Figma investors say going public is a better outcome than its abandoned Adobe deal

As design software company Figma eyes a much-anticipated public offering, investors say the failed $20 billion deal with rival giant Adobe may have been a blessing in disguise.
In 2023, Adobe abandoned plans to acquire Figma, following antitrust pushback in the UK and EU. The deal also led to the ire of some in the design community at the time, weary of price hikes and slowing innovation.
Less than two years later, Figma filed to go public on July 1.
Business Insider spoke with three investors, who asked to remain anonymous during the quiet period before Figma's initial public offering. They said that the abandoned deal reinvigorated innovation at Figma, which now faces a fresh wave of opportunity thanks to AI.
"I always believed that the company had a chance to build a much bigger business than the Adobe deal," one Figma investor told BI.
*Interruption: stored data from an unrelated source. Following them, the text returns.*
==> config.mk <==
export PLATFORM = sky130hd
export DESIGN_NAME = psq_seq
export DESIGN_NICKNAME = d
export VERILOG_FILES = /design/src/verilog/psq_pkg.sv /design/src/verilog/psq_tmr_if.sv /design/src/verilog/psq_timer.sv /design/src/verilog/psq_seq.sv
export SDC_FILE = /design/constraint.sdc
export NUM_CORES = 1
export LEC_CHECK = 0
export ABC_CLOCK_PERIOD_IN_PS = 4150
export BUFFER_PORTS_ARGS = -buffer_cell sky130_fd_sc_hd__buf_2
export CORE_ASPECT_RATIO = 2
export CORE_MARGIN = 2
export CORE_UTILIZATION = 55
export DETAILED_ROUTE_END_ITERATION = 8
export PLACE_DENSITY = 0.74
export SETUP_SLACK_MARGIN = 0.02
export SYNTH_ARGS = -nofsm -noshare
export SYNTH_HDL_FRONTEND = slang
export SYNTH_SLANG_ARGS = --single-unit
==> constraint.sdc <==
create_clock -name clock -period 4.15 [get_ports clock]
set_input_delay 0.415 -clock clock [delete_from_list [all_inputs] [get_ports clock]]
set_output_delay 0.415 -clock clock [all_outputs]
set_load 0.02 [all_outputs]
==> src/verilog/psq_pkg.sv <==
package psq_pkg;
    // Clock and derived rates
    localparam int CLK_MHZ       = 200;
    localparam int US_PER_MS     = 1000;
    localparam int TICK_CYC_DEF  = US_PER_MS * CLK_MHZ;
    localparam int KILL_FILT_US  = 30;
    localparam int KILL_FILT_CYC = KILL_FILT_US * CLK_MHZ;
    // Timer lengths in milliseconds
    localparam int MS_W          = 18;
    localparam int EXT_W         = 16;
    localparam logic [MS_W-1:0] ON_DB_MS   = 18'h00080;
    localparam logic [MS_W-1:0] BLANK_MS   = 18'h00200;
    localparam logic [MS_W-1:0] OFF_DB_MS  = 18'h00020;
    localparam logic [MS_W-1:0] KILL_DLY_MS = 18'h00080;
    localparam logic [MS_W-1:0] LOCK_MS    = 18'h00100;
    localparam logic [MS_W-1:0] REL_DB_MS  = 18'h00020;

    typedef enum logic [3:0] {
        PSQ_OFF     = 4'h0,
        PSQ_ON_DB   = 4'h1,
        PSQ_BLANK   = 4'h3,
        PSQ_REL_ON  = 4'h2,
        PSQ_RUN     = 4'h6,
        PSQ_OFF_DB  = 4'h7,
        PSQ_IRQ     = 4'h5,
        PSQ_LOCK    = 4'h4,
        PSQ_REL_OFF = 4'hC
    } psq_state_t;
endpackage : psq_pkg

==> src/verilog/psq_tmr_if.sv <==
interface psq_tmr_if;
    import psq_pkg::*;
    logic            clear;
    logic [MS_W-1:0] limit;
    logic            done;
    modport ctl (output clear, output limit, input done);
    modport tmr (input clear, input limit, output done);
endinterface : psq_tmr_if

==> src/verilog/psq_timer.sv <==
module psq_timer
    import psq_pkg::*;
#(
    parameter int TICK_CYC = TICK_CYC_DEF
)(
    input  wire logic clock,
    input  wire logic reset,
    psq_tmr_if.tmr    tif
);
    logic [31:0]     pre_q;
    logic [MS_W-1:0] ms_q;
    wire             tick = (pre_q == 32'(TICK_CYC - 1));
    wire             sat  = &ms_q;

    // Prescaler restarts with the timer so every interval is exact
    always_ff @(posedge clock or posedge reset)
    begin
        if (reset)
        begin
            pre_q <= 32'h0;
            ms_q  <= '0;
        end
        else if (tif.clear)
        begin
            pre_q <= 32'h0;
            ms_q  <= '0;
        end
        else
        begin
            pre_q <= tick ? 32'h0 : pre_q + 32'h1;
            if (tick && !sat)
                ms_q <= ms_q + 18'h1;
        end
    end

    assign tif.done = (ms_q >= tif.limit);
endmodule : psq_timer

==> src/verilog/psq_seq.sv <==
module psq_seq
    import psq_pkg::*;
#(
    parameter bit EN_ACTIVE_HIGH = 1'b1,
    parameter int TICK_CYC       = TICK_CYC_DEF,
    parameter int KILL_FILT      = KILL_FILT_CYC
)(
    input  wire logic             clock,
    input  wire logic             reset,
    input  wire logic             pushbutton_n,
    input  wire logic             kill_n,
    input  wire logic [EXT_W-1:0] off_time_ext,
    input  wire logic [EXT_W-1:0] kill_delay_ext,
    output logic                  power_enable,
    output logic                  irq_n
);
    psq_tmr_if  tif ();
    psq_state_t state_q, state_d;
    logic [15:0] kf_q;
    logic        kill_low_q, en_on_q, irq_q, tmr_restart;
    wire         pressed = !pushbutton_n;
    wire         done    = tif.done;

    psq_timer #(.TICK_CYC(TICK_CYC)) u_psq_timer (
        .clock (clock),
        .reset (reset),
        .tif   (tif)
    );

    // Filter counts consecutive low cycles; any high restarts it
    always_ff @(posedge clock or posedge reset)
    begin
        if (reset)
        begin
            kf_q       <= 16'h0;
            kill_low_q <= 1'b0;
        end
        else if (kill_n)
        begin
            kf_q       <= 16'h0;
            kill_low_q <= 1'b0;
        end
        else
        begin
            if (kf_q != 16'(KILL_FILT - 1))
                kf_q <= kf_q + 16'h1;
            kill_low_q <= (kf_q == 16'(KILL_FILT - 1));
        end
    end

    always_comb
    begin
        state_d     = state_q;
        tmr_restart = 1'b0;
        case (state_q)
            PSQ_OFF:
                if (pressed)
                    state_d = PSQ_ON_DB;
            PSQ_ON_DB:
                if (!pressed)
                    state_d = PSQ_OFF;
                else if (done)
                    state_d = PSQ_BLANK;
            PSQ_BLANK:
                // Inputs are not looked at until the timer ends
                if (done)
                    state_d = kill_low_q ? PSQ_REL_OFF : PSQ_REL_ON;
            PSQ_REL_ON:
                if (kill_low_q)
                    state_d = PSQ_LOCK;
                else if (pressed)
                    tmr_restart = 1'b1;
                else if (done)
                    state_d = PSQ_RUN;
            PSQ_RUN:
                if (kill_low_q)
                    state_d = PSQ_LOCK;
                else if (pressed)
                    state_d = PSQ_OFF_DB;
            PSQ_OFF_DB:
                if (kill_low_q)
                    state_d = PSQ_LOCK;
                else if (!pressed)
                    state_d = PSQ_RUN;
                else if (done)
                    state_d = PSQ_IRQ;
            PSQ_IRQ:
                if (kill_low_q)
                    state_d = PSQ_LOCK;
                else if (done)
                    state_d = PSQ_REL_OFF;
            PSQ_LOCK:
                if (done)
                    state_d = PSQ_REL_OFF;
            PSQ_REL_OFF:
                if (pressed)
                    tmr_restart = 1'b1;
                else if (done)
                    state_d = PSQ_OFF;
            default:
                state_d = PSQ_OFF;
        endcase
    end

    // Timer restarts on every state change
    assign tif.clear = tmr_restart || (state_d != state_q);

    always_comb
    begin
        case (state_q)
            PSQ_ON_DB:   tif.limit = ON_DB_MS;
            PSQ_BLANK:   tif.limit = BLANK_MS;
            PSQ_OFF_DB:  tif.limit = OFF_DB_MS + MS_W'(off_time_ext);
            PSQ_IRQ:     tif.limit = KILL_DLY_MS + MS_W'(kill_delay_ext);
            PSQ_LOCK:    tif.limit = LOCK_MS;
            PSQ_REL_ON,
            PSQ_REL_OFF: tif.limit = REL_DB_MS;
            default:     tif.limit = {MS_W{1'b1}};
        endcase
    end

    wire en_d  = (state_d == PSQ_BLANK) || (state_d == PSQ_REL_ON) || (state_d == PSQ_RUN)
              || (state_d == PSQ_OFF_DB) || (state_d == PSQ_IRQ);
    wire irq_d = (state_d == PSQ_IRQ);

    always_ff @(posedge clock or posedge reset)
    begin
        if (reset)
        begin
            state_q <= PSQ_OFF;
            en_on_q <= 1'b0;
            irq_q   <= 1'b0;
        end
        else
        begin
            state_q <= state_d;
            en_on_q <= en_d;
            irq_q   <= irq_d;
        end
    end

    // Polarity is a build choice; timing is shared by both variants
    assign power_enable = en_on_q ~^ EN_ACTIVE_HIGH;
    assign irq_n        = !irq_q;

    property p_abort;
        @(posedge clock) disable iff (reset)
        (state_q == PSQ_BLANK && done && kill_low_q) |=> !en_on_q && state_q == PSQ_REL_OFF;
    endproperty
    a_abort: assert property (p_abort) else $error("power-on not aborted");

    property p_kill_run;
        @(posedge clock) disable iff (reset)
        (state_q == PSQ_RUN && kill_low_q) |=> !en_on_q ##1 !en_on_q;
    endproperty
    a_kill_run: assert property (p_kill_run) else $error("kill did not drop enable");

    property p_lock;
        @(posedge clock) disable iff (reset)
        (state_q == PSQ_RUN && kill_low_q) |=> (state_q == PSQ_LOCK) [*8];
    endproperty
    a_lock: assert property (p_lock) else $error("lockout not held");

    property p_pol;
        @(posedge clock) disable iff (reset)
        (state_q == PSQ_RUN) |-> power_enable == EN_ACTIVE_HIGH;
    endproperty
    a_pol: assert property (p_pol) else $error("enable polarity wrong");

    property p_off_db;
        @(posedge clock) disable iff (reset)
        (state_q == PSQ_OFF_DB && !pressed && !kill_low_q) |=> state_q == PSQ_RUN && irq_n;
    endproperty
    a_off_db: assert property (p_off_db) else $error("turn-off debounce not restarted");

    property p_off_lim;
        @(posedge clock) disable iff (reset)
        (state_q == PSQ_OFF_DB) |-> tif.limit == OFF_DB_MS + MS_W'(off_time_ext);
    endproperty
    a_off_lim: assert property (p_off_lim) else $error("turn-off length wrong");

    property p_irq;
        @(posedge clock) disable iff (reset)
        (state_q == PSQ_IRQ && done && !kill_low_q) |=> !en_on_q && irq_n;
    endproperty
    a_irq: assert property (p_irq) else $error("kill delay did not release");

    property p_filt;
        @(posedge clock) disable iff (reset)
        kill_n |=> !kill_low_q;
    endproperty
    a_filt: assert property (p_filt) else $error("kill glitch accepted");

    property p_on;
        @(posedge clock) disable iff (reset)
        $rose(en_on_q) |-> $past(state_q) == PSQ_ON_DB && $past(done);
    endproperty
    a_on: assert property (p_on) else $error("enable without debounce");

    property p_blank;
        @(posedge clock) disable iff (reset)
        (state_q == PSQ_BLANK && !done) |=> state_q == PSQ_BLANK && en_on_q;
    endproperty
    a_blank: assert property (p_blank) else $error("blanking interrupted");

    property p_int;
        @(posedge clock) disable iff (reset)
        (state_q == PSQ_OFF_DB && pressed && done && !kill_low_q) |=> !irq_n && en_on_q;
    endproperty
    a_int: assert property (p_int) else $error("interrupt not raised");

    property p_rel;
        @(posedge clock) disable iff (reset)
        (state_q == PSQ_REL_OFF && pressed) |=> state_q == PSQ_REL_OFF;
    endproperty
    a_rel: assert property (p_rel) else $error("release not debounced");

    property p_idle;
        @(posedge clock) disable iff (reset)
        (state_q == PSQ_OFF) |-> !en_on_q && irq_n;
    endproperty
    a_idle: assert property (p_idle) else $error("off state outputs wrong");

    c_on:    cover property (@(posedge clock) disable iff (reset) state_q == PSQ_RUN);
    c_abort: cover property (@(posedge clock) disable iff (reset) state_q == PSQ_BLANK && done && kill_low_q);
    c_irq:   cover property (@(posedge clock) disable iff (reset) state_q == PSQ_IRQ && done);
    c_lock:  cover property (@(posedge clock) disable iff (reset) state_q == PSQ_LOCK && done);
endmodule : psq_seq

==> run summary <==
Die ar. = 0.00962 mm^2
Slew headroom = 31.5%
Synth async-reset ratio = 100%
Most common cell in the netlist = nor2_1
CTS tree = done
Final RePlAce weighted congestion = 0.856
Cell area power density = 295 mW/mm^2
Synth Warn # = 0
Worst-path clk slew = 0.06 ns
Final Instance Area = 0.00543 mm^2
Die height = 137 um
CORE AREA = 0.00859 mm^2
DR vias/cell = 6.04
Rows = 48
Die Span X = 70.4 um
Primary FF master, synth = dfrtp_1
Leakage = 2.45 nW
Tmin final = 3.67 ns
Max Fclk = 272 MHz
I/O Pins = 38
Area post-placement = 0.00515 mm^2
WL final = 10.9 mm
Worst-case clock buffer depth = 2
Startpoint types = flip-flop
Yosys top cell by area = dfrtp_1
Register area share after synthesis = 37.7%
Min-Delay Path Class = in2async
DRT iter0 DRCs = 114
PortBufs = 37
Largest cells by area after synthesis = dfrtp_1 (38%), xor2_1 (7.2%), ha_1 (5.9%)
Total power = 1.60 mW
Flop pwr share = 46.6%
Post-synth top cells = nor2_1 (76), dfrtp_1 (73), nand2_1 (41)
EDFF count, synth = 0
Final setup violating endpoints = 0
P_sw = 395 uW
Share of cells above drive strength 1 = 13.2%
# hold bufs at CTS = 0
Largest net degree at the start of global routing = 52
Vias in the first global route = 4160
Final Cycle Share = 88.5%
DR WL/cell = 15.8 um
Effective utilization at floorplan = 56.4%
Post-route DRC = 0
Crit. End Element = flip-flop
Area grow syn2layout = 12.1%
Dpl hpwl = 8.16 mm
Via count = 4186
Post-CTS Setup Bufs = 0
Reg2reg setup slack = 0.48 ns
Initial antenna violation count = 0
Total grt overflow = 0
Nets = 647
Mean Syn Cell Area = 8.72 um^2
Root Driver = clkbuf_16
Required @ worst endpoint = 4.39 ns
DRT antenna net count = 0
Outcome = completed
WS Path Type = reg2reg
Beginning of the critical path = state_q[2]$_DFF_PP0_
CTS buffer count = 9
Router iterations before antenna repair = 6
Worst skew pair latency = 0.34 ns
Slew Viols, Final = 0
Yosys reg bits = 73
Comb pwr share = 9.6%
Critical-path maximum fanout = 45
Final core occ = 63.3%
Mapped cell area = 0.00485 mm^2
GRT Total Usage = 24.2%
Register-to-Register Path Depth = 13
CP Data Arrival Time = 3.91 ns
Yosys top cell area share = 37.7%
N_diodes = 0
Clock sinks = 73
Pint = 1.21 mW
Number of max-cap violations = 0
Switch share = 24.6%
Measured slew at the worst slew-check pin = 1.03 ns
Worst r2r src = state_q[2]$_DFF_PP0_
Clock skew = 0.00652 ns
RSZ-0062 raised after global routing = false
Power share of the clock group = 43.8%
WHS = 0.325 ns
First-pass GRT wire length = 18.7 mm
Syn Inst Count = 556
Syn nets = 615
Htree depth = 3
Library cells used by synthesis = 59
Count of final hold-check violations = 0
Setup TNS Final = 0 ns
Worst VDD drop = 0.285 mV
-- routing by layer --
layer  routed length (um)  global-route usage (%)  vias up
met4                  326                    11.2        0
li1                     -                       -     2060
met3                  320                    3.61       27
met2                 6060                    45.6       86
met5                    0                       0        -
met1                 4230                    26.0     2013
-- worst max-delay path: stages, from the launching register on --
cell	delay [ns]
dfrtp_2	0.49
nand2b_1	0.16
nor2_1	0.27
nor2_1	0.09
buf_4	0.19
a221oi_1	0.24
ha_1	0.30
and3_1	0.20
a221oi_1	0.27
o221ai_1	0.27
a211oi_1	0.39
o221ai_4	0.21
buf_12	0.23
nor3_1	0.23
-- cell usage in the layout (no fill, tap or decap), types with 7 or more instances in the layout --
cell type	instances
buf_2	37
o21ai_0	13
ha_1	23
xnor2_1	28
a221oi_1	12
and4_1	11
clkbuf_16	9
nor4_1	7
nand4_1	20
nor3_1	19
a21oi_1	28
or3_1	8
nand2_1	41
dfrtp_1	72
buf_4	7
nor2_1	76
and3_1	16
inv_1	16
xor2_1	40
nand3_1	39
-- worst paths after layout --
path / end
max: u_psq_timer.pre_q[17]$_DFF_PP0_
min: kf_q[5]$_DFFE_PP0N_
max reg2reg: u_psq_timer.pre_q[17]$_DFF_PP0_
min reg2reg: u_psq_timer.pre_q[0]$_DFF_PP0_
max in group asynchronous: u_psq_timer.pre_q[0]$_DFF_PP0_
min in group clock: kf_q[7]$_DFFE_PP0N_
-- metrics by stage --
step	setup WS, ns	instances
floorplan	0.769	556
global placement	0.434	677
detailed placement	0.292	677
CTS	0.379	693
global route	0.154	693
finish	0.476	693
-- sequential cells by signal, summed over array words and instances, names as in the netlist --
signal	cells
u_psq_timer.pre_q	32
u_psq_timer.ms_q	18
kf_q	16
state_q	4
irq_q	1
kill_low_q	1
power_enable	1
-- power by group through the flow --
stage               Combinational [mW]  Clock, mW  Sequential (mW)
finish                           0.154      0.703            0.747
global placement                 0.149          0            0.757
global route                     0.178      0.745            0.748
floorplan                        0.101          0            0.754
detailed placement               0.154          0            0.759
CTS                              0.155      0.718            0.746
-- layout make-up --
class | instances | area, um^2
clock buffer | 11 | 243
clock inverter | 5 | 31.3
fill | 755 | 3160
inverter | 18 | 67.6
multi-input combinational | 441 | 2880
sequential | 73 | 1830
tap | 100 | 125
timing repair buffer | 45 | 258
-- cell families (layout without fill, tap and decap cells) --
| family | Yosys count | count (layout) | synth area share (%) |
|---|---|---|---|
| AO/OA/AOI/OAI | 86 | 86 | 11.8 |
| XOR/XNOR | 68 | 68 | 12.3 |
| adder cells (fa/ha/maj) | 24 | 24 | 6.15 |
| buffers and inverters | 42 | 79 | 3.38 |
| flip-flops | 73 | 73 | 37.7 |
| multiplexers | 1 | 1 | 0.207 |
| AND/OR/NAND/NOR | 262 | 262 | 28.5 |
-- repair_timing --
action,in CTS,in global routing
hold endpoints to repair,0,0
gates resized for setup,0,2
setup endpoints to repair,0,2
No activity file was read; power rests on OpenSTA's default activity.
When the deal fell apart and Figma collected a $1 billion breakup fee, it represented a "crucible moment," that investor said.
In addition to offering buyouts and resetting its valuation, Figma reinvigorated its products, the investor said. Figma launched four new products at its annual Config conference in May, doubling its catalog.
"The people who remained in the boat really went to work, and it showed up in the financial metrics," that investor said. "It showed up in the new products."
Another factor in Figma's corner in realizing its full potential as an independent firm? The AI wave, which had yet to fully materialize in 2023.
"Dylan's vision was always to bridge the gap between imagination and reality, and AI only further accelerates that," a second investor told BI, nodding to Figma Make — a tool allowing users to make prototypes and web apps through conversational prompts.
That investor also said Figma has unique potential as a stand-alone company, given that it works with 95% of Fortune 500 companies.
"Staying founder-led has been a real advantage," that investor said.
Though the price tag from the Adobe deal was massive, "the exciting and desired outcome always was for it to be a public company," a third investor said of the deal's collapse.
During talks with Adobe, Figma entered something of a limbo period, the third investor said, affecting the kinds of hires it made who would go on to become Adobe employees and the kinds of products it developed, so as not to step on its acquirer's toes.
Figma's proposed IPO is one of the most hotly anticipated following a pullback within the tech IPO market in recent years, though companies like Chime, Circle, CoreWeave, and ServiceTitan have recently undergone successful offerings.